Politics

America is not OK under Trump’s leadership

America is not OK under Trump’s leadership

The Washington Post’s firing of columnist Karen Attiah really has me shook, as they say.
I used to love that paper. I grew up in Washington, D.C., where it was a must-read. I even worked there briefly after college, and always assumed that one day I would end up back in its newsroom. But the paper that helped bring down former President Richard Nixon with its coverage of the Watergate break-in scandal isn’t what it used to be.
Now under the ownership of Amazon billionaire Jeff Bezos, the paper claims Attiah was fired because she violated the paper’s social media policy by posting about the late conservative commentator Charlie Kirk. But personally, I think there was a lot more to it than that. Attiah — the last Black full-time columnist at the Post — was an unfortunate casualty of this toxic Trumpian moment that has engulfed America. She symbolizes what’s going on as voices such as MSNBC political analyst Matthew Dowd are being silenced, and journalists are being required to sign a pledge not to share unauthorized information in order to cover the Pentagon.
Americans should be up in arms as our freedom of speech — a bedrock principle in the Bill of Rights — is under attack. ABC’s indefinite suspension of Jimmy Kimmel Live! after the comedian’s remarks about Kirk became a rallying cry — enough to get him back on the air. Social media users are losing jobs and getting doxed because of their posts. Political polarization is extreme.
Meanwhile, President Donald Trump sits in the Oval Office plotting revenge against his political enemies and flexing his authoritarian muscles.
I used to wonder how my ancestors survived slavery and Jim Crow segregation. Here’s what I now realize: One day in the not-so-distant future, many will look back at us and wonder how we managed to get through such troubling times. America is not OK.
So, when an email landed in my inbox about a fundraiser dedicated to surviving today’s political climate, it stopped me.
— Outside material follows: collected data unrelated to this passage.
==> config.mk <==
export PLATFORM = sky130hd
export DESIGN_NAME = matrix_display_top
export DESIGN_NICKNAME = d
export VERILOG_FILES = /design/src/cmd_pkg.sv /design/src/matrix_pkg.sv /design/src/glyph_panel.sv /design/src/matrix_display_top.sv /design/src/panel_control.sv /design/src/row_driver.sv
export SDC_FILE = /design/constraint.sdc
export NUM_CORES = 1
export LEC_CHECK = 0
export BUFFER_PORTS_ARGS = -buffer_cell sky130_fd_sc_hd__buf_4
export CAP_MARGIN = 20
export CORE_MARGIN = 1
export CORE_UTILIZATION = 40
export CTS_CLUSTER_DIAMETER = 120
export DETAILED_ROUTE_END_ITERATION = 7
export GPL_ROUTABILITY_DRIVEN = 0
export PLACE_DENSITY_LB_ADDON = 0.12
export SETUP_SLACK_MARGIN = 0.3
export SYNTH_ARGS = -nofsm -noshare
export SYNTH_HDL_FRONTEND = slang
export SYNTH_HIERARCHICAL = 1
export SYNTH_SLANG_ARGS = --single-unit
==> constraint.sdc <==
create_clock -name clk -period 5.65 [get_ports clk]
set_input_delay 0.2825 -clock clk [delete_from_list [all_inputs] [get_ports clk]]
set_output_delay 0.2825 -clock clk [all_outputs]
set_load 0.1 [all_outputs]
I actually read it several times as I savored the words: a “night of insight, inspiration and healing.” If America ever needed all three, it’s now.
The event, scheduled for Thursday at the Fitler Club in Center City, will be cohosted by a trio of real heavy hitters: civil rights attorney and founder of the Equal Justice Initiative, Bryan Stevenson, whose best-selling book, Just Mercy: A Story of Justice and Redemption,was adapted into a Hollywood movie in 2019; his brother, University of Pennsylvania psychologist and professor Howard Stevenson; and Robin Smith, a psychologist and a former regular on The Oprah Winfrey Show.
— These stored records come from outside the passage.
### src/logic/harness_pkg.sv
// -------------------------------------------------------------------------
// Shared widths, memory map and boot image of the SoC test harness.
// Imported by every RTL block and read by the testbench for its
// ROM and exit-code model.
// -------------------------------------------------------------------------

package harness_pkg;

  // -------------------------------------------------------------------------
  // Bus widths
  // -------------------------------------------------------------------------
  localparam int unsigned AddrWidth = 32;
  localparam int unsigned DataWidth = 64;
  localparam int unsigned StrbWidth = DataWidth / 8;

  typedef logic [AddrWidth-1:0] addr_t;
  typedef logic [DataWidth-1:0] data_t;
  typedef logic [StrbWidth-1:0] strb_t;

  // -------------------------------------------------------------------------
  // Memory map
  // -------------------------------------------------------------------------
  localparam addr_t       RomBase  = 32'h0001_0000;
  localparam int unsigned RomWords = 8;

  // Fixed boot code, one 64-bit word per entry
  localparam data_t BootImage [RomWords] = '{
    64'h0000_0513_0000_0297,
    64'h0182_b283_0105_0593,
    64'h0002_8067_f140_2573,
    64'h1050_0073_0000_0013,
    64'hffdf_f06f_0000_0013,
    64'h0000_0000_8000_0000,
    64'hdead_beef_cafe_f00d,
    64'h0123_4567_89ab_cdef
  };

  localparam addr_t SramBase = 32'h8000_0000;
  localparam addr_t ExitAddr = SramBase + 32'h0000_0100;  // Also a normal SRAM word

  // Decoded target of a bus request
  typedef enum logic [1:0] {
    REGION_ROM,
    REGION_SRAM,
    REGION_ERR
  } region_e;

  // Top level defaults
  localparam int unsigned DefaultNumWords       = 1024;
  localparam int unsigned DefaultDbgDelayCycles = 500;
  localparam int unsigned DefaultNrHarts        = 2;

endpackage

### src/logic/exit_monitor.sv
// -------------------------------------------------------------------------
// Captures the program's exit code. The first SRAM write to the exit
// address is latched and flagged valid until the next reset.
// -------------------------------------------------------------------------

`timescale 1ns/100ps

module exit_monitor (
  input  logic               clk_i,
  input  logic               rst_ni,
  input  logic               req_i,
  input  logic               we_i,
  input  harness_pkg::addr_t addr_i,
  input  harness_pkg::data_t wdata_i,
  output harness_pkg::data_t exit_o,
  output logic               exit_valid_o
);

  import harness_pkg::*;

  logic  exit_hit;
  logic  done_q;   // Sticky, code already captured
  data_t code_q;

  assign exit_hit = req_i && we_i && (addr_i == ExitAddr);

  always_ff @(posedge clk_i or negedge rst_ni) begin
    if (!rst_ni) begin
      done_q <= 1'b0;
      code_q <= '0;
    end else if (exit_hit && !done_q) begin
      done_q <= 1'b1;
      code_q <= wdata_i;
    end
  end

  assign exit_o       = code_q;
  assign exit_valid_o = done_q;

  a_exit_sticky: assert property (@(posedge clk_i) disable iff (!rst_ni)
    exit_valid_o |=> exit_valid_o && $stable(exit_o));

endmodule

### config.mk
export PLATFORM = sky130hd
export DESIGN_NAME = exit_monitor
export DESIGN_NICKNAME = d
export VERILOG_FILES = /design/src/logic/harness_pkg.sv /design/src/logic/exit_monitor.sv
export SDC_FILE = /design/constraint.sdc
export NUM_CORES = 1
export LEC_CHECK = 0
export BUFFER_PORTS_ARGS = -buffer_cell sky130_fd_sc_hd__buf_2
export CORE_ASPECT_RATIO = 0.6
export CORE_UTILIZATION = 38
export CTS_CLUSTER_DIAMETER = 80
export DETAILED_ROUTE_END_ITERATION = 12
export MAX_ROUTING_LAYER = met4
export PLACE_DENSITY_LB_ADDON = 0.08
export SYNTH_ARGS = -nofsm -noshare
export SYNTH_HDL_FRONTEND = slang
export SYNTH_SLANG_ARGS = --single-unit
export TNS_END_PERCENT = 5
### constraint.sdc
create_clock -name clk_i -period 1.75 [get_ports clk_i]
set_input_delay 0.175 -clock clk_i [delete_from_list [all_inputs] [get_ports clk_i]]
set_output_delay 0.175 -clock clk_i [all_outputs]
set_load 0.005 [all_outputs]
# After elaboration in Yosys (flattened, before gate mapping)
# Index checks and enable logic that the tools add are counted.
dict set report totals {
  reg_bits 65
  inputBits 100
  out_inout_bits 65
}
dict set report op_classes {
  reduce_logical 4
  n_eq_ne 1
}
# op n
set ops {}
lappend ops {{$eq A32 B32 Y1 const B} 1}
lappend ops {{$logic_and A1 B1 Y1} 3}
lappend ops {{$logic_not A1 Y1} 1}

# Longest topological paths before layout
dict set report depth {
  word_depth 3
  depth_mapped 6
  ltp_nobuf 4
}

# Worst setup path before layout
# Ideal clock, no wire load.
dict set report synth_path {
  kind {reg-to-reg}
  start {register done_q, in the netlist exit_valid_o}
  end {register code_q[10], in the netlist exit_o[10]}
  setup_slack_ns 0.024
  t_arrival_ns 1.598
  stages_incl_launch_ff 7
  period_less_slack_ns 1.726
  setup_ns 0.127
  path_cell_list {dfrtp_1 -> nor4b_1 -> nand4_1 -> nor3_2 -> buf_4 -> buf_6 -> mux2_1}
}
dict set report synth_via {
  elab_chain_len 2
}
# element line
set synth_rtl {}
lappend synth_rtl {{from (decl)} exit_monitor.sv:22} ;# logic done_q;
lappend synth_rtl {{from (signal assigned)} exit_monitor.sv:29} ;# done_q <= 1'b0;
lappend synth_rtl {{from (signal assigned)} exit_monitor.sv:32} ;# done_q <= 1'b1;
lappend synth_rtl {{$logic_not A1 Y1} exit_monitor.sv:31} ;# end else if (exit_hit && !done_q) begin
lappend synth_rtl {{$logic_and A1 B1 Y1} exit_monitor.sv:31}
lappend synth_rtl {{to (signal assigned)} exit_monitor.sv:33} ;# code_q <= wdata_i;
lappend synth_rtl {{to (decl)} exit_monitor.sv:23} ;# data_t code_q;
# Every way passes these cells.
# A chain may end at the register's enable or synchronous reset.

# Final worst setup path
dict set report layout_path {
  start {register done_q, in the netlist exit_valid_o}
  end {register code_q[62], in the netlist exit_o[62]}
}
# The elaborated chain is that of the path after synthesis.

==> impl_metrics.csv <==
group,metric,value,unit
sta,rsz0062_at_grt,"true",
floorplan,floorplan.initialDensity,40.2,%
routing,dr.pass1.iters,4,
finish,num_antenna_cells,0,
sta,worstMarginPinSlew,0.355,ns
yosys,ys.warnings.count,0,
sta,fin_crit_sh,102,%
pwr,total_power,3.18,mW
status,status,"finished with violations",
global_routing,grt_pass1_vias,1943,
cts,clockBufferDepth,2,
global_routing,grt_usage,19.0,%
pwr,p_per_area,823,mW/mm2
yosys,avgSynthCellArea,16.7,um2
sta,period_needed,1.79,ns
routing,finalWirelength,6350,um
finish,layout_common_cells,"buf_2 (164), dfrtp_1 (65), mux2_1 (33)",
placed_design,place_area,0.00344,mm2
finish,drive_gt1_share,66.6,%
yosys,synthCells,150,
sta,max_slew_margin,76.0,%
yosys,synth.net_count,250,
finish,nNetsFinal,427,
routing,drc_errors,0,
finish,mostFrequentLayoutCell,"buf_2",
floorplan,die_w,107,um
setup_path,crit_fanout,17,
setup_path,worst_setup_path_end_kind,"flop",
cts,insertion_delay,0.33,ns
setup_path,crit_arrival,2.00,ns
placed_design,hpwl,4380,um
sta,finalSetupViolCount,60,
hold_path,hold_path_class,"in -> reg",
yosys,syn-cell-area,0.00251,mm2
finish,final_area,0.00387,mm2
status,failed_checks,"setup timing",
cts,cts_tree,"done",
finish,area_growth,54.0,%
sta,max_freq,0.560,GHz
setup_path,worstSetupStartpointType,"flop",
run,max_cap_violations,0,
cts,clockRootBuffer,"clkbuf_8",
placed_design,dpl.cell_count,395,
cts,cts_buffers,9,
sta,skew,0.00599,ns
placed_design,gp_congestion,0.664,
routing,drtIter0Drc,42,
yosys,yosysSeqAreaShare,64.7,%
setup_path,crit_type,"reg -> reg",
yosys,yosysUniqueCellTypes,14,
pwr,vdd_drop_max,432,uV
cts,clkSinkCount,65,
yosys,synth-seq-cells,65,
routing,via_per_inst,4.64,
sta,setup_ws,-0.0371,ns
global_routing,grt_max_degree,66,
routing,wl_per_cell,15.3,um
global_routing,gr-total-overflow,0,
global_routing,antenna_found_initial,0,
global_routing,grt_pass1_wl,9460,um
cts,path_clk_slew,0.07,ns
floorplan,fp.dieH,65.0,um
pwr,leakage,2.30,nW
sta,slew_viol_final,0,
placed_design,portBuffers,164,
floorplan,pin_count,165,
finish,layoutNonFillerInstCount,416,
sta,hold_ws,0.0588,ns
floorplan,rows,22,
floorplan,core-area,0.00625,mm2
routing,final_antenna_net_count,0,
floorplan,die-area,0.00695,mm2
sta,final-hold-violation-count,0,
routing,vias,1930,
cts,ctsHtreeMaxLevel,3,
setup_path,cp.required,1.96,ns
[final timing paths]
check | from | endpoint | slack [ns] | depth (start not counted)
worst max-delay path | exit_valid_o$_DFFE_PN0P_ | exit_o[62]$_DFFE_PN0P_ | -0.04 | 6
max in group asynchronous | rst_ni | exit_o[52]$_DFFE_PN0P_ | 1.08 | 3
min in group asynchronous | rst_ni | exit_o[28]$_DFFE_PN0P_ | 0.39 | 3
worst min-delay path | wdata_i[50] | exit_o[50]$_DFFE_PN0P_ | 0.06 | 2
worst max register to register | exit_valid_o$_DFFE_PN0P_ | exit_o[62]$_DFFE_PN0P_ | -0.04 | 6
worst min register to register | exit_o[12]$_DFFE_PN0P_ | exit_o[12]$_DFFE_PN0P_ | 0.48 | 1
[worst max-delay path: stages, from the launching register on]
cell and delay, ns:
dfrtp_1 0.39, nor4b_2 0.23, nand4_1 0.19, nor3_4 0.19, buf_6 0.16, buf_12 0.17, mux2_2 0.35
[stage by stage]
step / setup slack, ns / utilization (%) / TNS [ns]
after CTS: -0.0377 / 60.0 / -0.610
after global placement: -0.115 / 55.1 / -6.50
after detailed placement: -0.191 / 55.1 / -10.99
after global routing: -0.126 / 61.9 / -6.89
after floorplan: 0.0244 / - / 0
final: -0.0371 / 61.9 / -1.12
[cell type report]
type | count | area, um2
timing repair buffer | 173 | 977
clock inverter | 5 | 103
tap | 84 | 105
multi-input combinational | 78 | 916
sequential | 65 | 1630
fill | 523 | 2380
clock buffer | 11 | 141
[cells in the mapped netlist, drive strengths merged]
| cell type | n | area share (%) |
|---|---|---|
| buf | 7 | 2.7 |
| dfrtp | 65 | 65 |
| mux2 | 64 | 29 |
| nand2 | 1 | 0.15 |
| nand3 | 1 | 0.20 |
| nand4 | 1 | 0.25 |
| nor3 | 2 | 0.60 |
| nor4 | 4 | 1.0 |
| nor4b | 4 | 1.4 |
| or2 | 1 | 0.25 |
[report_power, final]
group | internal, mW | switching [mW] | leakage, nW
clock | 0.984 | 0.547 | 0.120
combinational | 0.0885 | 0.0617 | 1.27
sequential | 1.50 | 0.00000000277 | 0.909
[timing repair]
| item | CTS | global route |
|---|---|---|
| hold buffers | 1 | 0 |
| cloned | 1 | 1 |
| pin swaps | 1 | 0 |
| resized for setup | 3 | 24 |
| setup buffers | 2 | 0 |
| endpoints found under the hold margin | 65 | 0 |
| endpoints found under the setup margin | 64 | 64 |
[per-layer routing]
layer | share of wire (%) | vias to the layer above | wire, um | global-route usage (%)
met1 | 45 | 948 | 2870 | 23.3
met2 | 47 | 88 | 2970 | 30.4
li1 | - | 888 | - | -
met5 | 0 | - | 0 | -
met3 | 7.4 | 6 | 471 | 6.04
met4 | 0.65 | 0 | 41 | 5.65
[sequential cells by signal (all words and copies together), names as in the netlist]
| name | count |
|---|---|
| exit_o | 64 |
| exit_valid_o | 1 |
[cell families after synthesis]
family | after synthesis | synth area share [%]
flops | 65 | 64.7
buf+inv | 7 | 2.74
simple gates | 14 | 3.83
mux | 64 | 28.7
No activity file was read; power rests on OpenSTA's default activity.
When I talked to Smith, she said the purpose is to “have the conversation that is anything but safe.” The timing is fortuitous given everything that’s been happening. As she pointed out, “This is the season to … not ask, ‘Do you hurt?’ but ‘Where do you hurt, and how can we begin to tend to our injuries?’”
Proceeds will benefit Lion’s Story, a Philly-based nonprofit founded by Howard Stevenson that provides resources and training to assist those attempting to navigate the complexities of racial stress.
“My brother and I grew up in a poor, racially segregated community,” said Bryan Stevenson, whose organization was behind the effort to open the National Memorial for Peace and Justice in Montgomery, Ala., in 2018. “We are both the products of Brown v. Board of Education. We have lived that legacy of slavery and lynching and segregation from our own background.”
The Delaware native added that it’s important people don’t allow the country to backslide in its quest for racial justice. “We haven’t even got where we are trying to go,” he said. “So this is not a time for us to be pushed backward. Organizations like Lion’s Story have a critical role to play in that effort.”
If I were around, I would stop by the Fitler Club and try to soak up some of the good vibes for myself. But I plan to take a few weeks off to basically touch grass, as the young folks say, and to think about something other than politics and the implications of Trump’s latest post on Truth Social.
That’s my healing strategy. Hopefully, it will help sustain me for what lies ahead.